Disaster strikes when a criminal mastermind reveals the identities of all active undercover agents in Britain. The secret service can now rely on only one man - Johnny English. Currently teaching at a minor prep school, Johnny springs back into action to find the mysterious hacker. For this mission to succeed, he’ll need all of his skills - what few he has - as the man with yesterday’s analogue methods faces off against tomorrow’s digital technology.

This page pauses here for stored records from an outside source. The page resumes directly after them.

## src/rtl/lq_pkg.sv

```systemverilog
package lq_pkg;
  // modulo-depth pointer arithmetic; depth need not be a power of two
  function automatic int unsigned ring_fwd(int unsigned p, int unsigned n, int unsigned depth);
    int unsigned s;
    s = p + n;
    return (s >= depth) ? s - depth : s;
  endfunction

  function automatic int unsigned ring_back(int unsigned p, int unsigned n, int unsigned depth);
    return (p >= n) ? p - n : p + depth - n;
  endfunction
endpackage

```

## src/rtl/lq_tag_store.sv

```systemverilog
module lq_tag_store #(
  parameter int DEPTH  = 8,
  parameter int SEQ_W  = 16,
  parameter int ADDR_W = 32,
  parameter int SQP_W  = 4,
  parameter int IDX_W  = 3
) (
  input  logic              clk,
  input  logic              rst_n,
  input  logic              wr_en,
  input  logic [IDX_W-1:0]  wr_idx,
  input  logic [SEQ_W-1:0]  wr_seq,
  input  logic [ADDR_W-1:0] wr_addr,
  input  logic [SQP_W-1:0]  wr_sqp,
  input  logic              commit_en,
  input  logic [SEQ_W-1:0]  commit_seq,
  input  logic              squash_en,
  input  logic [SEQ_W-1:0]  squash_seq,
  input  logic [IDX_W-1:0]  rd_idx,
  output logic [DEPTH-1:0]  pop_vec,
  output logic [DEPTH-1:0]  kill_vec,
  output logic              rd_valid,
  output logic [SEQ_W-1:0]  rd_seq,
  output logic [ADDR_W-1:0] rd_addr,
  output logic [SQP_W-1:0]  rd_sqp
);
  logic [DEPTH-1:0]  val_q;
  logic [SEQ_W-1:0]  seq_q  [DEPTH];
  logic [ADDR_W-1:0] addr_q [DEPTH];
  logic [SQP_W-1:0]  sqp_q  [DEPTH];

  // per-slot age compares: commit pops first, squash judges what is left
  for (genvar i = 0; i < DEPTH; i++) begin : g_cmp
    assign pop_vec[i]  = commit_en && val_q[i] && (seq_q[i] <= commit_seq);
    assign kill_vec[i] = squash_en && val_q[i] && !pop_vec[i] && (seq_q[i] > squash_seq);
  end

  always_ff @(posedge clk) begin
    if (!rst_n) begin
      val_q <= '0;
      for (int i = 0; i < DEPTH; i++) begin
        seq_q[i]  <= '0;
        addr_q[i] <= '0;
        sqp_q[i]  <= '0;
      end
    end else begin
      for (int i = 0; i < DEPTH; i++) begin
        if (pop_vec[i] || kill_vec[i]) begin
          val_q[i] <= 1'b0;
        end else if (wr_en && (wr_idx == IDX_W'(i))) begin
          val_q[i]  <= 1'b1;
          seq_q[i]  <= wr_seq;
          addr_q[i] <= wr_addr;
          sqp_q[i]  <= wr_sqp;
        end
      end
    end
  end

  always_comb begin
    rd_valid = 1'b0;
    rd_seq   = '0;
    rd_addr  = '0;
    rd_sqp   = '0;
    if (32'(rd_idx) < DEPTH) begin
      rd_valid = val_q[rd_idx];
      rd_seq   = seq_q[rd_idx];
      rd_addr  = addr_q[rd_idx];
      rd_sqp   = sqp_q[rd_idx];
    end
  end

  // a slot being filled must be free
  AST_WRITE_FREE_SLOT: assert property (@(posedge clk) disable iff (!rst_n)
    wr_en |-> !val_q[wr_idx]);
  // popped slots are gone next cycle
  AST_POP_CLEARS: assert property (@(posedge clk) disable iff (!rst_n)
    (commit_en && (pop_vec != '0)) |=> ((val_q & $past(pop_vec)) == '0));
endmodule

```

## src/rtl/lq_ptr_ctrl.sv

```systemverilog
module lq_ptr_ctrl
  import lq_pkg::*;
#(
  parameter int DEPTH = 8,
  parameter int IDX_W = 3,
  parameter int CNT_W = 4
) (
  input  logic             clk,
  input  logic             rst_n,
  input  logic [DEPTH-1:0] pop_vec,
  input  logic [DEPTH-1:0] kill_vec,
  input  logic             squash_en,
  input  logic             alloc_fire,
  output logic [IDX_W-1:0] head_q,
  output logic [IDX_W-1:0] tail_q,
  output logic [CNT_W-1:0] count_q
);
  logic [CNT_W-1:0] n_pop, n_kill;
  logic [IDX_W-1:0] head_d, tail_d;
  logic [CNT_W-1:0] count_d;

  always_comb begin
    n_pop  = CNT_W'($countones(pop_vec));
    n_kill = CNT_W'($countones(kill_vec));
    head_d = IDX_W'(ring_fwd(32'(head_q), 32'(n_pop), DEPTH));
    if (squash_en)
      tail_d = IDX_W'(ring_back(32'(tail_q), 32'(n_kill), DEPTH));
    else if (alloc_fire)
      tail_d = IDX_W'(ring_fwd(32'(tail_q), 1, DEPTH));
    else
      tail_d = tail_q;
    count_d = count_q - n_pop - n_kill + CNT_W'(alloc_fire && !squash_en);
  end

  always_ff @(posedge clk) begin
    if (!rst_n) begin
      head_q  <= '0;
      tail_q  <= '0;
      count_q <= '0;
    end else begin
      head_q  <= head_d;
      tail_q  <= tail_d;
      count_q <= count_d;
    end
  end

  AST_NO_OVERFLOW: assert property (@(posedge clk) disable iff (!rst_n)
    count_q <= CNT_W'(DEPTH - 1));
  AST_PTR_RANGE: assert property (@(posedge clk) disable iff (!rst_n)
    (32'(head_q) < DEPTH) && (32'(tail_q) < DEPTH));
  AST_RING_CONSISTENT: assert property (@(posedge clk) disable iff (!rst_n)
    32'(tail_q) == ring_fwd(32'(head_q), 32'(count_q), DEPTH));
  AST_COMMIT_MOVES_HEAD: assert property (@(posedge clk) disable iff (!rst_n)
    (pop_vec != '0) |=> (head_q != $past(head_q)));
endmodule

```

## src/rtl/lq_stall_track.sv

```systemverilog
module lq_stall_track #(
  parameter int DEPTH = 8,
  parameter int IDX_W = 3
) (
  input  logic             clk,
  input  logic             rst_n,
  input  logic [DEPTH-1:0] kill_vec,
  input  logic             stall_set,
  input  logic [IDX_W-1:0] stall_idx_in,
  input  logic             stall_release,
  output logic             stall_q,
  output logic [IDX_W-1:0] stall_idx_q
);
  logic kill_hit;

  assign kill_hit = stall_q && (32'(stall_idx_q) < DEPTH) && kill_vec[stall_idx_q];

  always_ff @(posedge clk) begin
    if (!rst_n) begin
      stall_q     <= 1'b0;
      stall_idx_q <= '0;
    end else if (kill_hit) begin
      stall_q     <= 1'b0;
    end else if (stall_set) begin
      stall_q     <= 1'b1;
      stall_idx_q <= stall_idx_in;
    end else if (stall_release) begin
      stall_q     <= 1'b0;
    end
  end

  AST_STALL_DROPPED: assert property (@(posedge clk) disable iff (!rst_n)
    (stall_q && (kill_vec != '0) && kill_vec[stall_idx_q]) |=> !stall_q);
endmodule

```

## src/rtl/lq_age_queue.sv

```systemverilog
module lq_age_queue #(
  parameter int DEPTH    = 8,
  parameter int SQ_DEPTH = 8,
  parameter int SEQ_W    = 16,
  parameter int ADDR_W   = 32,
  localparam int IDX_W    = (DEPTH > 1) ? $clog2(DEPTH) : 1,
  localparam int CNT_W    = $clog2(DEPTH + 1),
  localparam int SQ_IDX_W = (SQ_DEPTH > 1) ? $clog2(SQ_DEPTH) : 1,
  localparam int SQP_W    = SQ_IDX_W + 1,
  localparam int SQF_W    = $clog2(SQ_DEPTH + 1)
) (
  input  logic                clk,
  input  logic                rst_n,
  input  logic                alloc_valid,
  output logic                alloc_ready,
  input  logic [SEQ_W-1:0]    alloc_seq,
  input  logic [ADDR_W-1:0]   alloc_addr,
  output logic [IDX_W-1:0]    alloc_lq_idx,
  input  logic [SQ_IDX_W-1:0] sq_tail,
  input  logic                sq_empty,
  input  logic [SQF_W-1:0]    sq_free,
  input  logic                commit_en,
  input  logic [SEQ_W-1:0]    commit_seq,
  input  logic                squash_en,
  input  logic [SEQ_W-1:0]    squash_seq,
  input  logic                stall_set,
  input  logic [IDX_W-1:0]    stall_lq_idx,
  input  logic                stall_release,
  output logic                stalled,
  output logic [IDX_W-1:0]    stalled_idx,
  output logic [CNT_W-1:0]    lq_count,
  output logic [CNT_W-1:0]    free_count,
  output logic [IDX_W-1:0]    lq_head,
  output logic [IDX_W-1:0]    lq_tail,
  input  logic [IDX_W-1:0]    rd_idx,
  output logic                rd_valid,
  output logic [SEQ_W-1:0]    rd_seq,
  output logic [ADDR_W-1:0]   rd_addr,
  output logic [SQP_W-1:0]    rd_sq_pos
);
  logic [DEPTH-1:0] pop_vec, kill_vec;
  logic             alloc_fire;
  logic [SQP_W-1:0] sq_pos_tag;

  assign alloc_ready  = !squash_en && (lq_count < CNT_W'(DEPTH - 1));
  assign alloc_fire   = alloc_valid && alloc_ready;
  assign alloc_lq_idx = lq_tail;
  assign sq_pos_tag   = sq_empty ? {SQP_W{1'b1}} : {1'b0, sq_tail};

  lq_tag_store #(.DEPTH(DEPTH), .SEQ_W(SEQ_W), .ADDR_W(ADDR_W), .SQP_W(SQP_W), .IDX_W(IDX_W)) u_store (
    .clk(clk), .rst_n(rst_n),
    .wr_en(alloc_fire), .wr_idx(lq_tail), .wr_seq(alloc_seq), .wr_addr(alloc_addr), .wr_sqp(sq_pos_tag),
    .commit_en(commit_en), .commit_seq(commit_seq),
    .squash_en(squash_en), .squash_seq(squash_seq),
    .rd_idx(rd_idx), .pop_vec(pop_vec), .kill_vec(kill_vec),
    .rd_valid(rd_valid), .rd_seq(rd_seq), .rd_addr(rd_addr), .rd_sqp(rd_sq_pos)
  );

  lq_ptr_ctrl #(.DEPTH(DEPTH), .IDX_W(IDX_W), .CNT_W(CNT_W)) u_ptr (
    .clk(clk), .rst_n(rst_n), .pop_vec(pop_vec), .kill_vec(kill_vec),
    .squash_en(squash_en), .alloc_fire(alloc_fire),
    .head_q(lq_head), .tail_q(lq_tail), .count_q(lq_count)
  );

  lq_stall_track #(.DEPTH(DEPTH), .IDX_W(IDX_W)) u_stall (
    .clk(clk), .rst_n(rst_n), .kill_vec(kill_vec),
    .stall_set(stall_set), .stall_idx_in(stall_lq_idx), .stall_release(stall_release),
    .stall_q(stalled), .stall_idx_q(stalled_idx)
  );

  // dispatch room: tighter of the two queues, less the spare slot
  always_comb begin
    int lfree, m;
    lfree = DEPTH - 32'(lq_count);
    m = (lfree < 32'(sq_free)) ? lfree : 32'(sq_free);
    free_count = (m == 0) ? '0 : CNT_W'(m - 1);
  end

  AST_FREE_BOUND: assert property (@(posedge clk) disable iff (!rst_n)
    (32'(free_count) + 32'(lq_count)) <= DEPTH - 1);
  AST_SQUASH_BLOCKS_ALLOC: assert property (@(posedge clk) disable iff (!rst_n)
    (squash_en && alloc_valid && !commit_en) |=> (lq_count <= $past(lq_count)));
  AST_EMPTY_AFTER_RESET: assert property (@(posedge clk)
    !rst_n |=> (lq_count == '0) && !stalled);
endmodule

```

## config.mk

```make
export PLATFORM = sky130hd
export DESIGN_NAME = lq_age_queue
export DESIGN_NICKNAME = d
export VERILOG_FILES = /design/src/rtl/lq_pkg.sv /design/src/rtl/lq_tag_store.sv /design/src/rtl/lq_ptr_ctrl.sv /design/src/rtl/lq_stall_track.sv /design/src/rtl/lq_age_queue.sv
export SDC_FILE = /design/constraint.sdc
export NUM_CORES = 1
export LEC_CHECK = 0
export BUFFER_PORTS_ARGS = -buffer_cell sky130_fd_sc_hd__buf_2
export CAP_MARGIN = 20
export CORE_MARGIN = 4
export CORE_UTILIZATION = 57
export CTS_BUF_LIST = sky130_fd_sc_hd__clkbuf_4 sky130_fd_sc_hd__clkbuf_8
export DETAILED_ROUTE_END_ITERATION = 10
export GPL_TIMING_DRIVEN = 0
export PLACE_DENSITY = 0.89
export SYNTH_ARGS = -nofsm -noshare
export SYNTH_HDL_FRONTEND = slang
export SYNTH_HIERARCHICAL = 1
export SYNTH_SLANG_ARGS = --single-unit
```

## constraint.sdc

```tcl
create_clock -name clk -period 6.3 [get_ports clk]
set_clock_uncertainty 0.15 [all_clocks]
set_input_delay 0 -clock clk [delete_from_list [all_inputs] [get_ports clk]]
set_output_delay 0 -clock clk [all_outputs]
set_load 0.01 [all_outputs]
```

======== After elaboration in Yosys (flattened, before gate mapping) ========
Memory sizes are Yosys's and may differ from the RTL's.
Cells that the tools add are included.
word-level totals
  ROM bits ................................ 0
  memories kept ........................... 3
  RAM bits ................................ 416
  logic and storage cells ................. 252
  bits in latches ......................... 0
  register bits ........................... 22
  bits of input ports ..................... 101
memories
  name            depth  width  read ports  clocked after Yosys merged registers in  write ports  RTL line            RTL
  u_store.addr_q  8      32     1           0                                        8            lq_tag_store.sv:29  logic [ADDR_W-1:0] addr_q [DEPTH];
  u_store.seq_q   8      16     9           0                                        8            lq_tag_store.sv:28  logic [SEQ_W-1:0] seq_q [DEPTH];
  u_store.sqp_q   8      4      1           0                                        8            lq_tag_store.sv:30  logic [SQP_W-1:0] sqp_q [DEPTH];
cells by class
  mux-type cells .......................... 71
  reduce and logical (&&, ||, !) cells .... 83
  bitwise operators ....................... 26
  $lt $le $gt $ge ......................... 23
  divide/modulo/power cells ............... 0
  shift operators ......................... 0
  equality and inequality tests ........... 7
  multiply operators ...................... 0
  add/subtract/negate cells ............... 26
operators with widths
  operator                                                                       count
  32-bit 2-to-1 mux                                                              9
  16-bit greater-than comparator                                                 8
  16-bit <= comparator                                                           8
  16-bit 2-to-1 mux                                                              8
  1-bit logical AND                                                              52
  4-bit 2-to-1 mux                                                               10
  1-bit 2-to-1 mux                                                               37
  32-bit zero test                                                               1
  32-bit by 4-bit less-than comparator with 1-bit output                         1
  4-bit adder                                                                    6
  1-bit OR                                                                       24
  2-bit OR reduction                                                             9
  1-bit by 1-bit adder with 2-bit output                                         8
  3-bit 2-to-1 mux                                                               5
  3-bit equality test (second input constant)                                    4
  1-bit zero test                                                                9
  1-bit logical OR                                                               8
  3-bit by 4-bit less-than comparator with 1-bit output (second input constant)  2
  4-bit subtractor                                                               2
  1-bit binary-select mux with 3-bit select                                      2
  3-bit by 2-bit equality test with 1-bit output (second input constant)         2
  3-bit by 1-bit subtractor with 3-bit output (second input constant)            2
  3-bit subtractor                                                               2
  3-bit by 4-bit adder with 5-bit output                                         1
  14 further kinds                                                               16

======== Logic depth before layout (Yosys ltp) ========
Gate-level depths: netlist (run 1).
An unclocked memory read counts as a cell.
  depth in word-level cells ............... 12
  mapped depth ............................ 27
  depth with buffers taken out ............ 27

======== By module ========
Netlist (run 1), hierarchy kept.
modules (own cells, without submodules)
  module          seq. area each (um^2)  instances  area each (um^2)  cells each
  lq_tag_store    12652.1                1          24083.1           1830
  lq_ptr_ctrl     200.2                  1          1038.5            107
  lq_age_queue    0.0                    1          397.9             52
  lq_stall_track  80.1                   1          292.8             34

======== Worst setup path before layout (run 1) ========
No wires, ideal clock.
  path type ............................... register -> register
  start ................................... memory u_store.seq_q[3][14]
  end ..................................... register u_ptr.count_q[3]
  data required time ...................... 6078 ps
  arrival time ............................ 6066 ps
  period minus slack after synthesis ...... 6288 ps
  slack ................................... 12 ps
  stages on the path, launching flop included .. 26
  path through ............................ edfxtp_1 -> ha_1 -> nand4_1 -> or2_1 -> a211o_1 -> a21oi_2 -> nor2b_1 -> inv_1 -> fa_1 -> fa_1 -> fa_1 -> inv_1 -> ha_1 -> inv_1 -> fa_1 -> inv_1 -> ha_1 -> inv_1 -> fa_1 -> ha_1 -> inv_1 -> fa_1 -> xnor2_1 -> xnor2_1 -> xnor2_1 -> mux2i_1
RTL lines
  element               RTL line            RTL
  start, declared       lq_tag_store.sv:28
  end signal, assigned  lq_ptr_ctrl.sv:43   count_q <= count_d;
  end, declared         lq_ptr_ctrl.sv:16   output logic [CNT_W-1:0] count_q

==> summary.md, run 1 <==
| Metric | Value |
|---|---|
| Status | finished, violations left |
| Failing checks | setup timing |
| Mapped Area | 25800 um2 |
| Hold Startpoint | rst_n |
| Core ar. | 44500 um2 |
| Pins Over Slew Limit | 0 |
| Leak | 12.6 nW |
| Crit end category | register |
| Setup crit start kind | register |
| Clock Path Buffers | 3 |
| Routed via count | 20200 |
| Max Clk Rate | 0.149 GHz |
| Clk_lat worst skew | 0.69 ns |
| Dpl ws | -1.48 ns |
| Crit Path Category | register to register |
| Filler cells | 2898 |
| Ys flop type | edfxtp_1 |
| Drt wl/cell | 29.3 um |
| Antenna violations before repair | 2 |
| Root buf cell | clkbuf_8 |
| Antenna-violating nets left | 0 |
| DR iter-0 viols | 2825 |
| DRC errors left | 0 |
| Port Buffer Count | 171 |
| Min-Delay Endpoint | u_ptr/tail_q[2] |
| Pwr per Cell Area | 249 nW/um2 |
| Drt via density | 6.65 |
| FF-to-FF path depth | 26 |
| Clk sinks | 438 |
| Top Ports | 176 |
| Final instance area | 30500 um2 |
| CTS Buf Count | 73 |
| Power Total | 0.00758 W |
| Final GP Congestion | 1.04 |
| GRT met1 Usage | 0.440 |
| Hold Crit Class | input port to register |
| DP Wirelength | 60000 um |
| Peak supply drop | 281 uV |
| Row count | 77 |
| Yosys reg bits | 438 |
| Largest net degree at the start of global routing | 53 |
| Final net count | 2776 |
| Met3 GRT Util | 0.0793 |
| Drt total wl | 88700 um |
| Worst-path clk slew | 0.06 ns |
| GR peak layer | met2 |
| Area added between synthesis and finish | 18.1% |
| First-pass GRT wire length | 130000 um |
| Worst EP required | 6.77 ns |
| Number of global-route vias before repair | 20700 |
| Final hold violations | 0 |
| Die area | 48800 um2 |
| Worst R2R Start | u_store/seq_q[1][14] |
| Proportion of layout cells with a drive suffix above 1 | 0.270 |
| RR Endpoint | u_ptr/count_q[3] |
| Setup WS post-layout | -0.390 ns |
| H-tree levels | 3 |
| Mapped Nets | 2414 |
| Post-layout util | 0.685 |
| Worst reg-to-reg setup slack | -0.39 ns |
| Final setup viols | 1 |
| Placed cell area | 27700 um2 |
| Maxcap violations | 0 |
| Seq/Total Area, Yosys | 0.501 |
| Die width | 221 um |
| Critical Path Start | u_store/seq_q[1][14] |
| Crit path time final | 6.69 ns |
| CP Max Fanout | 3 |
| Crit path DAT | 7.16 ns |
| Mapped Cells | 2023 |
| Yosys warns | 6 |
| CTS tree | yes |
| RSZ-0062 raised after global routing | yes |
| Synth cell types | 67 |
| Ys async rst share | 0 |
| Congestion Overflow GR | 0 |
| Initial core utilization | 0.580 |
| Worst-Margin Slew | 1.21 ns |
| DIE HEIGHT | 221 um |
| Hold depth | 4 |
| TritonRoute pass-1 iters | 6 |
| M2 GR Usage | 0.569 |
| Post-synth EDFFs | 416 |
| Mean Syn Cell Area | 12.8 um2 |
| Max-slew headroom | 0.197 |
| Crit share post-route | 1.06 |
| Tot GR Track Use | 0.356 |
-- layer usage --
| layer | wire (um) | share of wire |
|---|---|---|
| met5 | 13 | 0.00015 |
| met4 | 6590 | 0.074 |
| met3 | 10500 | 0.12 |
| met2 | 41300 | 0.47 |
| met1 | 30400 | 0.34 |
-- layout make-up --
cell class | instances | area [um2] | share of cell area
inverter | 133 | 499 | 0.0164
clock inverter | 27 | 208 | 0.00682
antenna | 2 | 5.00 | 0.000164
timing repair buffer | 287 | 2070 | 0.0680
tap | 592 | 741 | 0.0243
buffer | 81 | 572 | 0.0188
sequential | 438 | 12900 | 0.424
clock buffer | 101 | 1230 | 0.0403
multi-input combinational | 1371 | 12200 | 0.401
-- registers in the layout, indices dropped and copies added, names as in the netlist --
register and flops:
u_ptr/count_q 4, u_ptr/head_q 3, u_ptr/tail_q 3, u_stall/stall_idx_q 3, u_stall/stall_q 1, u_store/addr_q 256, u_store/seq_q 128, u_store/sqp_q 32
u_store/val_q 8
-- per-stage QoR --
step                cells  TNS (ns)  hold WS, ns
floorplan            2023         0      -0.0951
global placement     2786   -470.12        0.127
detailed placement   2795     -3.47        0.136
CTS                  3015    -0.383       0.0449
global route         3031    -0.644        0.118
finish               3032    -0.390       0.0787
-- where the power goes --
group          internal, W  switching (W)  total [W]
combinational     0.000625       0.000866    0.00149
clock              0.00136        0.00122    0.00258
sequential         0.00339       0.000130    0.00352
total              0.00537        0.00222    0.00758
-- Yosys cell counts, types with 10 or more instances --
cell type | instances | area share
edfxtp_1 | 416 | 0.48
buf_2 | 15 | 0.0029
nor3_2 | 31 | 0.012
nor4_1 | 10 | 0.0024
nand3_1 | 33 | 0.0064
inv_1 | 133 | 0.019
fa_1 | 13 | 0.010
dfxtp_1 | 22 | 0.017
nor3_1 | 31 | 0.0060
o21ai_0 | 24 | 0.0047
mux2_2 | 53 | 0.023
nand2_1 | 132 | 0.019
o211ai_1 | 18 | 0.0052
clkbuf_1 | 24 | 0.0035
nor2_1 | 286 | 0.042
buf_6 | 26 | 0.011
a21oi_1 | 98 | 0.019
nand4_1 | 61 | 0.015
nor2b_1 | 18 | 0.0044
a21o_1 | 24 | 0.0070
a21boi_0 | 10 | 0.0029
buf_4 | 13 | 0.0038
mux4_2 | 107 | 0.093
ha_1 | 277 | 0.13
-- worst max-delay path by stage --
stage / to / slack [ns] / cells after the start
floorplan: u_ptr/count_q[3] / 0.01 / 25
global placement: u_store/addr_q[7][12] / -5.01 / 7
detailed placement: u_ptr/count_q[3] / -1.48 / 26
CTS: u_ptr/count_q[3] / -0.38 / 26
global route: u_ptr/count_q[3] / -0.56 / 27
finish: u_ptr/count_q[3] / -0.39 / 26
-- placed cells by master (no fill, tap or decap), types with 46 or more instances in the layout --
cell and instances:
edfxtp_1 416, nor2_1 284, ha_1 269, buf_2 186
inv_1 127, nand2_1 124, mux4_2 107, a21oi_1 97
clkbuf_8 75, dlygate4sd3_1 72, nand4_1 61, mux2_2 53
buf_4 46
-- cells by family after synthesis --
logic type / synth area share
mux: 0.120
simple gates: 0.128
flops: 0.501
fa+ha+maj: 0.144
buf+inv: 0.0415
xor+xnor: 0.00470
compound gates: 0.0605
-- what timing repair did --
action / 4_1_cts / 5_1_grt
hold buffers: 73 / 0
pin swaps: 28 / 20
setup buffers: 19 / 15
endpoints found under the hold margin: 438 / 0
resized for setup: 46 / 19
setup endpoints to repair: 5 / 3
$ cat src/rtl/hdcpkm_pkg.sv
package hdcpkm_pkg;

  typedef enum logic [1:0] {
    SQ_IDLE  = 2'd0,
    SQ_ISSUE = 2'd1,
    SQ_DRAIN = 2'd2
  } sq_state_e;

endpackage

$ cat src/rtl/hdcpkm_bksv_reg.sv
module hdcpkm_bksv_reg #(
  parameter int SEL_W  = 40,
  parameter int BYTE_W = 8
) (
  input  logic              clk,
  input  logic              rst,
  input  logic              load_en,
  input  logic [BYTE_W-1:0] byte_in,
  output logic [SEL_W-1:0]  sel,
  output logic              well_formed
);
  localparam int HALF = SEL_W / 2;
  localparam int CNT_W = $clog2(SEL_W + 1);

  logic [CNT_W-1:0] ones;

  always_ff @(posedge clk) begin
    if (rst) begin
      sel <= '0;
    end else if (load_en) begin
      sel <= {byte_in, sel[SEL_W-1:BYTE_W]};
    end
  end

  always_comb begin
    ones = '0;
    for (int i = 0; i < SEL_W; i++) begin
      ones = ones + CNT_W'(sel[i]);
    end
    well_formed = (ones == CNT_W'(HALF));
  end

endmodule

$ cat src/rtl/hdcpkm_seq.sv
module hdcpkm_seq
  import hdcpkm_pkg::*;
#(
  parameter int NKEYS  = 40,
  parameter int ADDR_W = 6
) (
  input  logic              clk,
  input  logic              rst,
  input  logic              start,
  input  logic              ksv_req,
  output logic              accept_key,
  output logic              accept_ksv,
  output logic              busy,
  output logic              rd_en,
  output logic [ADDR_W-1:0] rd_addr,
  output logic              pipe_vld,
  output logic [ADDR_W-1:0] pipe_idx
);
  localparam logic [ADDR_W-1:0] LAST_KEY = ADDR_W'(NKEYS - 1);
  localparam logic [ADDR_W-1:0] KSV_ADDR = ADDR_W'(NKEYS);

  sq_state_e         state;
  logic [ADDR_W-1:0] last_addr;

  assign busy       = (state != SQ_IDLE);
  assign accept_key = start && (state == SQ_IDLE);
  assign accept_ksv = ksv_req && !start && (state == SQ_IDLE);

  always_ff @(posedge clk) begin
    if (rst) begin
      state     <= SQ_IDLE;
      rd_en     <= 1'b0;
      rd_addr   <= '0;
      last_addr <= '0;
      pipe_vld  <= 1'b0;
      pipe_idx  <= '0;
    end else begin
      pipe_vld <= rd_en;
      pipe_idx <= rd_addr;
      case (state)
        SQ_IDLE: begin
          if (accept_key) begin
            rd_en     <= 1'b1;
            rd_addr   <= '0;
            last_addr <= LAST_KEY;
            state     <= SQ_ISSUE;
          end else if (accept_ksv) begin
            rd_en     <= 1'b1;
            rd_addr   <= KSV_ADDR;
            last_addr <= KSV_ADDR;
            state     <= SQ_ISSUE;
          end
        end
        SQ_ISSUE: begin
          if (rd_addr == last_addr) begin
            rd_en <= 1'b0;
            state <= SQ_DRAIN;
          end else begin
            rd_addr <= rd_addr + 1'b1;
          end
        end
        SQ_DRAIN: state <= SQ_IDLE;
        default:  state <= SQ_IDLE;
      endcase
    end
  end

endmodule

$ cat src/rtl/hdcpkm_acc.sv
module hdcpkm_acc #(
  parameter int KEY_W  = 56,
  parameter int NKEYS  = 40,
  parameter int ADDR_W = 6
) (
  input  logic              clk,
  input  logic              rst,
  input  logic              clear,
  input  logic              pipe_vld,
  input  logic [ADDR_W-1:0] pipe_idx,
  input  logic [KEY_W-1:0]  key_word,
  input  logic [NKEYS-1:0]  sel,
  input  logic              sel_ok,
  output logic [KEY_W-1:0]  sum,
  output logic              done,
  output logic              valid
);
  localparam logic [ADDR_W-1:0] LAST_KEY = ADDR_W'(NKEYS - 1);

  logic is_key;
  assign is_key = pipe_vld && (pipe_idx <= LAST_KEY);

  always_ff @(posedge clk) begin
    if (rst) begin
      sum   <= '0;
      done  <= 1'b0;
      valid <= 1'b0;
    end else if (clear) begin
      sum   <= '0;
      done  <= 1'b0;
      valid <= sel_ok;
    end else if (is_key) begin
      if (sel[pipe_idx]) begin
        sum <= sum + key_word;
      end
      if (pipe_idx == LAST_KEY) begin
        done <= 1'b1;
      end
    end
  end

endmodule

_Johnny English_ is a franchise that continues to get worse with every movie they release, which obviously makes _Strikes Again_ (as the newest) the worst to date, but I will say, there is one sequence with a certain cannister of pills that I did genuinely enjoy. But digging five minutes out of an hour and a half is not really a rate good experience.
_Final rating:★½: - Boring/disappointing. Avoid where possible._
An improvement on 'Johnny English Reborn', if still a large distance off the entertaining original.
'Johnny English Strikes Again' does feel more like the first film though, unlike the 2011 sequel. That's in positive and negative ways. The vibe of the film being one of the pluses, but one of the cons being a couple of scenes felt repeated from the original.
Rowan Atkinson (Johnny) remains the standout piece of the series, while it's good to see the previously missing Ben Miller (Bough) return. Olga Kurylenko (Ophelia) is alright, while Emma Thompson (PM) is pleasant to see.
One issue I do have with this installment is the villain, who is extremely mundane and not at all threatening, menacing or funny. The main reason why the original is so much fun, at least to me, is that you had John Malkovich absolutely perfecting the villainous role and remaining on the same level as Atkinson. In the sequels, it's basically Atkinson and that's it. Bring back Pascal Sauvage, I say.
The humour in this third release is suitably fine, despite nothing truly hilarious. There are a few good scenes, the most memorable to me being the VR one. The ending is just about passable, almost bad but not quite. Overall, I found just enough that I enjoyed about this.